Items from a dataset:
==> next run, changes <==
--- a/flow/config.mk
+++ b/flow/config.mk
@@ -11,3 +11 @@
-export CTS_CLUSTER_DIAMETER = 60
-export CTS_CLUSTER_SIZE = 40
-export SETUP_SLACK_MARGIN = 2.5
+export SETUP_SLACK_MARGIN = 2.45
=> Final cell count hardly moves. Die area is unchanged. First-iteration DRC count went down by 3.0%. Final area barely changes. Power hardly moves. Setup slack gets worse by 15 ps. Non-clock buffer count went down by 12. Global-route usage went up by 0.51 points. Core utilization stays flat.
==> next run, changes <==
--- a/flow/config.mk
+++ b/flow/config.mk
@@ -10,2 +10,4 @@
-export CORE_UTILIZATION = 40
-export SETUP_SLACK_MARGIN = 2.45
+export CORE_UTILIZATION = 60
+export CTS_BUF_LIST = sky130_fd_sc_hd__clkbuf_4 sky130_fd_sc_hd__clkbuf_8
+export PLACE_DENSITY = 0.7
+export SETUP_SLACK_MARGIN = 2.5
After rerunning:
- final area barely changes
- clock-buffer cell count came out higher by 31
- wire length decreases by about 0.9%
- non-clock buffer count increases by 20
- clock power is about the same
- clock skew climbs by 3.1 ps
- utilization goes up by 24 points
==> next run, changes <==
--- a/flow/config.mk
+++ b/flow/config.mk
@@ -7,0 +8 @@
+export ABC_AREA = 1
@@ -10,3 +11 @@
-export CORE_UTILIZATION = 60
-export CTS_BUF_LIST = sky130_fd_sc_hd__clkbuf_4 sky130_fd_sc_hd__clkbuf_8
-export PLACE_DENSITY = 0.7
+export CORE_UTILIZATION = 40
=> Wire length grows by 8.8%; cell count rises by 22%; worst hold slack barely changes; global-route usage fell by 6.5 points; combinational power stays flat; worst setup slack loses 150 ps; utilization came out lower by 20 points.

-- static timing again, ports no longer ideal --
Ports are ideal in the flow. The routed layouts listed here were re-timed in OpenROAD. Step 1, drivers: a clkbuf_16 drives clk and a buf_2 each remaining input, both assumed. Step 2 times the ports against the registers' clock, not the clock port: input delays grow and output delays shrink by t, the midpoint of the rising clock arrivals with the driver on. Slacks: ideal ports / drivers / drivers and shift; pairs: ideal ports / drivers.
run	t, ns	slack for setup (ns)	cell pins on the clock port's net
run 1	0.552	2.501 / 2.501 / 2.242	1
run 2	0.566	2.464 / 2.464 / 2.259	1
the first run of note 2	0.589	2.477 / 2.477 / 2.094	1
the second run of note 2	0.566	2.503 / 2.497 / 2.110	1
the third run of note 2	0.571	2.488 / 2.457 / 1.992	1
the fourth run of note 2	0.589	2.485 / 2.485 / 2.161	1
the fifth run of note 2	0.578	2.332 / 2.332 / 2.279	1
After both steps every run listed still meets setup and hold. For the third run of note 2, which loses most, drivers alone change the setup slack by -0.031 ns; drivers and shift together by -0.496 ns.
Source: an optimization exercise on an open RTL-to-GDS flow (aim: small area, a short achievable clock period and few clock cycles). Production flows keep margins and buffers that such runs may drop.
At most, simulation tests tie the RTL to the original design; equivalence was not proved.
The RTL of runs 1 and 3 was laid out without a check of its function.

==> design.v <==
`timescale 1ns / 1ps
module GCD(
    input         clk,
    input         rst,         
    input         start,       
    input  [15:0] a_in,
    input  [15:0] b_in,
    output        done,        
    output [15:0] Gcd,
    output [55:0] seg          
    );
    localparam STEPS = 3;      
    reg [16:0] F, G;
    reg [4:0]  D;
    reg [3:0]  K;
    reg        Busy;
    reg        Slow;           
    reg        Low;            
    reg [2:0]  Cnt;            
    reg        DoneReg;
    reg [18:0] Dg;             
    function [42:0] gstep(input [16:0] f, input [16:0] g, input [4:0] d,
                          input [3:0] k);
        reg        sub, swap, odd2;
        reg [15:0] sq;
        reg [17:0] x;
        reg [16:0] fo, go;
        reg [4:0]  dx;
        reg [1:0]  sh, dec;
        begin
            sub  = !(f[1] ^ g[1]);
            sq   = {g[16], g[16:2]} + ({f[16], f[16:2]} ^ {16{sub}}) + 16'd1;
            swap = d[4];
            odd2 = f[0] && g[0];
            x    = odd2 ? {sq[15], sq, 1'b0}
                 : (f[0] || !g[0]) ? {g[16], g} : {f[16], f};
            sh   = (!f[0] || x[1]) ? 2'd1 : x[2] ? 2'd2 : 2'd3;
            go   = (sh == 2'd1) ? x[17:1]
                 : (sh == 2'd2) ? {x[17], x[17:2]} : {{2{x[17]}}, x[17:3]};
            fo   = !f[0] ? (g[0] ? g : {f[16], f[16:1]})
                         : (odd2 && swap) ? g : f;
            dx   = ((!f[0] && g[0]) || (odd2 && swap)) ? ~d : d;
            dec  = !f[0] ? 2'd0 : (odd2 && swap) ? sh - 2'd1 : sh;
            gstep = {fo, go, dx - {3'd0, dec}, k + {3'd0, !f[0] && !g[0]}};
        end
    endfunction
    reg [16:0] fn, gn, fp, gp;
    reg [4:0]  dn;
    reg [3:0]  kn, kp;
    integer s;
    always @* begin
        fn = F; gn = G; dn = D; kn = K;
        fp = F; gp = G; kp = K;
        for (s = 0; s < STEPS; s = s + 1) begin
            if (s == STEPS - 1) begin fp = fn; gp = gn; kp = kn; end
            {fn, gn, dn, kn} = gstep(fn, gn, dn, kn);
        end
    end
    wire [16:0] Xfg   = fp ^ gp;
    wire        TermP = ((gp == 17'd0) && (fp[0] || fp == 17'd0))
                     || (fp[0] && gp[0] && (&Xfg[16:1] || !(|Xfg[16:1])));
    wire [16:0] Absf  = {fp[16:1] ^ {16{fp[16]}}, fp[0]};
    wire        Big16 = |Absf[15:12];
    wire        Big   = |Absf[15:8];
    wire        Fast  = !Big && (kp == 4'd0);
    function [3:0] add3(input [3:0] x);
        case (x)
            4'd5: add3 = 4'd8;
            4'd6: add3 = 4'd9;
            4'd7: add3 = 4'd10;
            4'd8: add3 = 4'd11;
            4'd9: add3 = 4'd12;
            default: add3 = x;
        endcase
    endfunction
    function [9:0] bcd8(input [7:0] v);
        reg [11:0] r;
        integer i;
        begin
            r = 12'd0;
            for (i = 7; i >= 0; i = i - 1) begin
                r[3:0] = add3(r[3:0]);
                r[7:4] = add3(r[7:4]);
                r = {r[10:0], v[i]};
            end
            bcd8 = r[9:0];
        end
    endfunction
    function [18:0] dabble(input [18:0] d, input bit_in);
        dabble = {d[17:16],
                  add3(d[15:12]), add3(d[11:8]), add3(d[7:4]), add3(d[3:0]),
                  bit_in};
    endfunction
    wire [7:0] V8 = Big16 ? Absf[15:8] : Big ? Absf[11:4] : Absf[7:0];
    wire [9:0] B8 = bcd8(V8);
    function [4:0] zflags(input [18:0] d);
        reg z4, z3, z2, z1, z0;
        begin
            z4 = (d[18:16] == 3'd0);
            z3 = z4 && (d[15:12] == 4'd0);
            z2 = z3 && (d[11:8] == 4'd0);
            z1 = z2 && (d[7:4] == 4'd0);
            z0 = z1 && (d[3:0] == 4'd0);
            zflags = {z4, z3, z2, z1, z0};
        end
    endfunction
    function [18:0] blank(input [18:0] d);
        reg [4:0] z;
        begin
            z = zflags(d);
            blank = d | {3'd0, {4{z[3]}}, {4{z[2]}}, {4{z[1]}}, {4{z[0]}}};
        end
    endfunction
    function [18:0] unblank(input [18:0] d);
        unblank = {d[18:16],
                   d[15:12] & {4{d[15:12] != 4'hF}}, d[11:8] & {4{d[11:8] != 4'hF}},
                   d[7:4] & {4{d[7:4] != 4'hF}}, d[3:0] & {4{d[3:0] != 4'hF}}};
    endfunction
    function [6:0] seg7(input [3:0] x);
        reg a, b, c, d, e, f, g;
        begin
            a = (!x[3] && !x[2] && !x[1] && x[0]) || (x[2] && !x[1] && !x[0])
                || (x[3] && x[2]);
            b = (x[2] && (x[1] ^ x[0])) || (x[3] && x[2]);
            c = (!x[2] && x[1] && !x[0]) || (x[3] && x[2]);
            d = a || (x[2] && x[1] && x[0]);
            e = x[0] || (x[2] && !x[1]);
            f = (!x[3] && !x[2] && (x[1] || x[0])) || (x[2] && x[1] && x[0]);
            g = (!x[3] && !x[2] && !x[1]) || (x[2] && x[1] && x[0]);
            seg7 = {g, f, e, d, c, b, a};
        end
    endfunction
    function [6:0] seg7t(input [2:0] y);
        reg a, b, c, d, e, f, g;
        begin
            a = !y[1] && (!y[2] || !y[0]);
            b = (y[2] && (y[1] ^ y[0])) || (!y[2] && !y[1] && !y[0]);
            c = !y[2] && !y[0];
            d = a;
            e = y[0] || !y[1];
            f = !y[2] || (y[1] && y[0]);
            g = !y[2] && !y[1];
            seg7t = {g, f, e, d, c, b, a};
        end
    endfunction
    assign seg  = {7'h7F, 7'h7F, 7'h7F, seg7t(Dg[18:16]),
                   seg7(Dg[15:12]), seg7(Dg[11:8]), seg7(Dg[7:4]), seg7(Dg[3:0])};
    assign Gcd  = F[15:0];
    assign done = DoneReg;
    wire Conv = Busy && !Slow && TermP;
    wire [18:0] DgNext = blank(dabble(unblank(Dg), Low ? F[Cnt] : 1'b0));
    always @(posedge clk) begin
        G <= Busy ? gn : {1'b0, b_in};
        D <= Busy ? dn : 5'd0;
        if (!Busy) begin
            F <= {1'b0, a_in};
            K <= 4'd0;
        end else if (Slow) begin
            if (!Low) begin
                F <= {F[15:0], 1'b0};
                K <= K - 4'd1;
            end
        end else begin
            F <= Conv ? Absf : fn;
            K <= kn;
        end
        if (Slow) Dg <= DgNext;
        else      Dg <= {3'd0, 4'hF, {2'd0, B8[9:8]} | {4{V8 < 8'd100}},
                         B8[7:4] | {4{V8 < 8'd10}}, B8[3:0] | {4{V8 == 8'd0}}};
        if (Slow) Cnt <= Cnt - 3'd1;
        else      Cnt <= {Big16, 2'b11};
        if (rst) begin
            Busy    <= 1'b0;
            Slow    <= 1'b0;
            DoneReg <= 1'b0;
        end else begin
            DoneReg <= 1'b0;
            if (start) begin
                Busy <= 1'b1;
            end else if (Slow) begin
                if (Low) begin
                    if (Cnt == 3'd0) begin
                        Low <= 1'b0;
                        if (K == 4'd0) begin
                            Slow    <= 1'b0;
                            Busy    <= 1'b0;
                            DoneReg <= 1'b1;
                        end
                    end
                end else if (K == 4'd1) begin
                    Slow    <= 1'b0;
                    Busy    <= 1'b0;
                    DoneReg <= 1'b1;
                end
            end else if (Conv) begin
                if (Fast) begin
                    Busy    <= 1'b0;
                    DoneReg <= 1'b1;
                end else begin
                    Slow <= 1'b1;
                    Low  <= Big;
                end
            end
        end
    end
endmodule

...

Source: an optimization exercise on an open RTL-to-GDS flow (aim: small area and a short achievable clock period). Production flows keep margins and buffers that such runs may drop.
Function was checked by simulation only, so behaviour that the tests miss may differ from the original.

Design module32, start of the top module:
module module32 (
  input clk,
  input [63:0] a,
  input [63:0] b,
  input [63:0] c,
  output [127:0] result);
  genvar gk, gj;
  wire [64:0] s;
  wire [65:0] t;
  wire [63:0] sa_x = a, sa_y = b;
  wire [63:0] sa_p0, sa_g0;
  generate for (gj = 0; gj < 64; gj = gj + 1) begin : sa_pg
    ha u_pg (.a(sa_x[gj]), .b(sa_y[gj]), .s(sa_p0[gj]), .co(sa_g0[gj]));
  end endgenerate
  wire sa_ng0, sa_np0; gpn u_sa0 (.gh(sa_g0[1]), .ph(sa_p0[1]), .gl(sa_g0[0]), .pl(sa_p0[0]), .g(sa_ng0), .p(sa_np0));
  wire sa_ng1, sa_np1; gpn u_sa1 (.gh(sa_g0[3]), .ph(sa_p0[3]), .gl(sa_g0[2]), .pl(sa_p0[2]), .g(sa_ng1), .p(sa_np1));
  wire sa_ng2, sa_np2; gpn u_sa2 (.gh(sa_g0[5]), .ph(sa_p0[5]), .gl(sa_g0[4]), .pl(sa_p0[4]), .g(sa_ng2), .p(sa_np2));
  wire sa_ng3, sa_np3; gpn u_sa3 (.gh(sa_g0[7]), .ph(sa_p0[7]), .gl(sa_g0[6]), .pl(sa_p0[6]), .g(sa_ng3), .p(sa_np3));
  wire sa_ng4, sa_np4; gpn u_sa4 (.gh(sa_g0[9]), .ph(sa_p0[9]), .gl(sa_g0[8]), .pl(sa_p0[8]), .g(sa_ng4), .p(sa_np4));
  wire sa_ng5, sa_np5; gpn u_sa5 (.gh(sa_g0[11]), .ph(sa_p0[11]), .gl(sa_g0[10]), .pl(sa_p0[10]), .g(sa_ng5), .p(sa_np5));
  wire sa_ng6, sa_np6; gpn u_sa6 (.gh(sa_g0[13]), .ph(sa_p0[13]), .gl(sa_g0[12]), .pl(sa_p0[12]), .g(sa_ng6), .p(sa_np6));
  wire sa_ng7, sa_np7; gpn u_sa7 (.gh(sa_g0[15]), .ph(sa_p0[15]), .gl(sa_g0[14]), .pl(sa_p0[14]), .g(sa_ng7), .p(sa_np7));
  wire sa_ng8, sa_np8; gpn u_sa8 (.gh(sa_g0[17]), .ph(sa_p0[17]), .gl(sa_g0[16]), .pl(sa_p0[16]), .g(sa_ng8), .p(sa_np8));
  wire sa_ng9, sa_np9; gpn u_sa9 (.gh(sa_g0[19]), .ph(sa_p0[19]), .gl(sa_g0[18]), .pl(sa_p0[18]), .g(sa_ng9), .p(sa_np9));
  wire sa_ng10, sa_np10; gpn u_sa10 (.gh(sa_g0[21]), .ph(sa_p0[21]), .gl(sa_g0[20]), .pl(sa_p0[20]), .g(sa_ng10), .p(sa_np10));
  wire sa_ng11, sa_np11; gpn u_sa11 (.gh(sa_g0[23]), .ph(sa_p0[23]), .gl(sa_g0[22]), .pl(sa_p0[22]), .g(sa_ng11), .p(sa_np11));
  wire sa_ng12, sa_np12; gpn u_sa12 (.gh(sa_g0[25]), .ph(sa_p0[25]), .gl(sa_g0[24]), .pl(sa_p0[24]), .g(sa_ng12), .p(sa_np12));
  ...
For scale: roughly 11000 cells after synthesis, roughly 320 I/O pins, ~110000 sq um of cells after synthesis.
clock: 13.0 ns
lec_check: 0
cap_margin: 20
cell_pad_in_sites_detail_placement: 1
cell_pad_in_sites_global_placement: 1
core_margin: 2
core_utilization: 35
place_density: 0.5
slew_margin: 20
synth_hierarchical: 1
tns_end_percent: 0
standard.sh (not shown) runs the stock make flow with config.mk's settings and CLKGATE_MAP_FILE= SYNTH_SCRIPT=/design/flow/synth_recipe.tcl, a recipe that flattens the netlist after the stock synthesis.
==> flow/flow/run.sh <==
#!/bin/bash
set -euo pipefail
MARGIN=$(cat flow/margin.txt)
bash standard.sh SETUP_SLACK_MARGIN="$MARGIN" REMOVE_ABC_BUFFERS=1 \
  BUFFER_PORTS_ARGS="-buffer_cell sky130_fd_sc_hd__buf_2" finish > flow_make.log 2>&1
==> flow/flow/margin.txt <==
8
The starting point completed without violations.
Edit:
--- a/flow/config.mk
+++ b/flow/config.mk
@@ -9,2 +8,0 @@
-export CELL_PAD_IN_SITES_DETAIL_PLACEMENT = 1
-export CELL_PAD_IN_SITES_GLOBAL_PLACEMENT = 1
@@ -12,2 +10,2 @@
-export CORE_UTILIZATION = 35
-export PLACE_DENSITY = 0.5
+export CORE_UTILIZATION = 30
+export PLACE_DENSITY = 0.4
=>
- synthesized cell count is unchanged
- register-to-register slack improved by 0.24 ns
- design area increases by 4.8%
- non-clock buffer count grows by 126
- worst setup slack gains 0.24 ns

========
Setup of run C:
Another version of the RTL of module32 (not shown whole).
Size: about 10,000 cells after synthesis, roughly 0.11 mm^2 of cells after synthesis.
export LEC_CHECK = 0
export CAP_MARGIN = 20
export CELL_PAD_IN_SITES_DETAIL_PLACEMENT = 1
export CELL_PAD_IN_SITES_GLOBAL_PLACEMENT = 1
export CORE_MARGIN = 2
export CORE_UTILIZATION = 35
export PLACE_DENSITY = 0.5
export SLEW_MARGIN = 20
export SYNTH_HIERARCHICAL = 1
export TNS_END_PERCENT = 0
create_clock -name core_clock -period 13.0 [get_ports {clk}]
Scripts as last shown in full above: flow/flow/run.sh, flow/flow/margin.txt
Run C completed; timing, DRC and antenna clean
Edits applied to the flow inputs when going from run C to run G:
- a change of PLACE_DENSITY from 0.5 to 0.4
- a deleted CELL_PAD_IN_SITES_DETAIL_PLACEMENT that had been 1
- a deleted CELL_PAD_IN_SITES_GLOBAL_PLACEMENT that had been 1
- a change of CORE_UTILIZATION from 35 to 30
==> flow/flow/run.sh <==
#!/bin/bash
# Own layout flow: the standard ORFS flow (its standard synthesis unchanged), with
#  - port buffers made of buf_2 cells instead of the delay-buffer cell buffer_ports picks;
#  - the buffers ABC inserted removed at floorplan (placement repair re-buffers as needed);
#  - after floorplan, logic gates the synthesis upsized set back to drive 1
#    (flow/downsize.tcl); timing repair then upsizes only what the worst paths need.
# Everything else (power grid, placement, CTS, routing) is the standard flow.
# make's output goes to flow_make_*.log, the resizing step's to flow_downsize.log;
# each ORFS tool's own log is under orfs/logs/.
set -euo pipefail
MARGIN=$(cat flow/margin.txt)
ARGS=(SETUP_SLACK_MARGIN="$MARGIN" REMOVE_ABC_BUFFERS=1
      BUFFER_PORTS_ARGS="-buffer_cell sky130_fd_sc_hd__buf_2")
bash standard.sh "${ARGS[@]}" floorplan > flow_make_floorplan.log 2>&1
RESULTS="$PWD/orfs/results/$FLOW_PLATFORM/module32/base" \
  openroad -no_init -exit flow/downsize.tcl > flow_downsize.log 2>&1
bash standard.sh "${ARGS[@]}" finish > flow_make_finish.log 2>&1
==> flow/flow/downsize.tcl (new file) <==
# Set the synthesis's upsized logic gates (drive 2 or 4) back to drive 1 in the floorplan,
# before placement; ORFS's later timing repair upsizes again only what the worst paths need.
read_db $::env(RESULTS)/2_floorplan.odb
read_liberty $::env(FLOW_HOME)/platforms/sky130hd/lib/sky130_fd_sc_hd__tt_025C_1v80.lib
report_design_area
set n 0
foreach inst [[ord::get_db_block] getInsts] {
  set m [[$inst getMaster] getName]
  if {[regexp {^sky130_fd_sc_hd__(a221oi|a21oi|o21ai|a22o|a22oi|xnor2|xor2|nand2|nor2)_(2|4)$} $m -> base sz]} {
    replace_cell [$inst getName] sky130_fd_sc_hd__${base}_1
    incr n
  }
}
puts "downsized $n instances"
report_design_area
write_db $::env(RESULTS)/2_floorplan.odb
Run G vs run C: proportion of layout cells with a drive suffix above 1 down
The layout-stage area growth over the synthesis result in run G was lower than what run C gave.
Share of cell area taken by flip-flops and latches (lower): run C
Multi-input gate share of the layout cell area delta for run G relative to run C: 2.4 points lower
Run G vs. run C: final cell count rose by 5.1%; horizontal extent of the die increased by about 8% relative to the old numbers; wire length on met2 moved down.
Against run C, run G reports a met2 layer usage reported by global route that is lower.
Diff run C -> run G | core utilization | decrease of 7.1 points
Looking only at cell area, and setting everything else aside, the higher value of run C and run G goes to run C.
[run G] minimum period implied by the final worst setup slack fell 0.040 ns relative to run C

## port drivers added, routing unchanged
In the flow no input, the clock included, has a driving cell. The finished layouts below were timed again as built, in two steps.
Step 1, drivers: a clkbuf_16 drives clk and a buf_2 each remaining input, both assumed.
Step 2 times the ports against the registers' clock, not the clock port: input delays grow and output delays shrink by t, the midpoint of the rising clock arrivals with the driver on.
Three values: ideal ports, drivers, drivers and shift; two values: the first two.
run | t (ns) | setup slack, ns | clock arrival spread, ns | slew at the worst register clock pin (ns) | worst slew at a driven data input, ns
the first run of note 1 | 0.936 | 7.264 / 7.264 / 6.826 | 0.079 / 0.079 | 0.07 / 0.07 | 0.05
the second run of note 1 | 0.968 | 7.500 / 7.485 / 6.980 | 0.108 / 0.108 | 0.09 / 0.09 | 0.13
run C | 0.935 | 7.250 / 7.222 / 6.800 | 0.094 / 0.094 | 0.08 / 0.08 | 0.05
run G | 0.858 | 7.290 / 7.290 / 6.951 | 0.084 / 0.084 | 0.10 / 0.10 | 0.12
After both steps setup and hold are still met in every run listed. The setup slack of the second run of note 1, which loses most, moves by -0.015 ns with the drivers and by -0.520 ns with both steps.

--

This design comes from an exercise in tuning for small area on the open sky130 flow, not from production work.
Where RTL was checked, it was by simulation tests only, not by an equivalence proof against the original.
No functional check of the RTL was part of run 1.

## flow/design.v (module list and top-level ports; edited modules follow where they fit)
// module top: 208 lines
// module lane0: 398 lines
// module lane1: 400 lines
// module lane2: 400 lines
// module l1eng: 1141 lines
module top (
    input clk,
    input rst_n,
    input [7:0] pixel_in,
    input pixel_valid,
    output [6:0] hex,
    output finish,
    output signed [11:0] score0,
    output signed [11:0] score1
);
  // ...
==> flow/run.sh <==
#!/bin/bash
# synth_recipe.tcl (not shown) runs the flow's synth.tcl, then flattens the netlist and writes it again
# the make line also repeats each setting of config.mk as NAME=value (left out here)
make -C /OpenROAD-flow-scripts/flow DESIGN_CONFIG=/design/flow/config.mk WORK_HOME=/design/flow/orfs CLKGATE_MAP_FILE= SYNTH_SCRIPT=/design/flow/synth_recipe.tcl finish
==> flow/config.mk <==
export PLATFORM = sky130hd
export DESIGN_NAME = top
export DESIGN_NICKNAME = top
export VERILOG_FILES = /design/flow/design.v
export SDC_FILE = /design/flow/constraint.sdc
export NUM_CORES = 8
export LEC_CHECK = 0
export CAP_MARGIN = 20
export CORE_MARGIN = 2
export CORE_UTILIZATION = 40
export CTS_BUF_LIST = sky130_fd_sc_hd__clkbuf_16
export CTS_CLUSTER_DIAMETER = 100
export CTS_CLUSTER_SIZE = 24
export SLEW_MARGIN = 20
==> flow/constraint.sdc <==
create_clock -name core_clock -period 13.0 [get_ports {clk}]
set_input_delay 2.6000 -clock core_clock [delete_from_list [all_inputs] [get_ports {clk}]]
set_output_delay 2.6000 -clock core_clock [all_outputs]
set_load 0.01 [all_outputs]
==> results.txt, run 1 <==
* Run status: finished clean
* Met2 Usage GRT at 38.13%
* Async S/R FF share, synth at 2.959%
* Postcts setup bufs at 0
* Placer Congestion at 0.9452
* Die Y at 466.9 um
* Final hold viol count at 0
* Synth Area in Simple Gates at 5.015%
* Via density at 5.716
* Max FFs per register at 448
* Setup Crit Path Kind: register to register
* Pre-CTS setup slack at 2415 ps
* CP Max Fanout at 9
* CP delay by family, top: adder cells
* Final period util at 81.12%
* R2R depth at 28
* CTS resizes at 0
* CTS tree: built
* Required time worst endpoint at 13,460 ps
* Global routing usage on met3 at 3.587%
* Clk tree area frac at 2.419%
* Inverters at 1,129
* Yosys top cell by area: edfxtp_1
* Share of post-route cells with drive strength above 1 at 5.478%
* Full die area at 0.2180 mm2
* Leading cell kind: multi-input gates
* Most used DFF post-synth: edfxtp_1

▶ Brief
Go through the entries line by line and count those with "barely". Give only the count.

▶ Answer section
3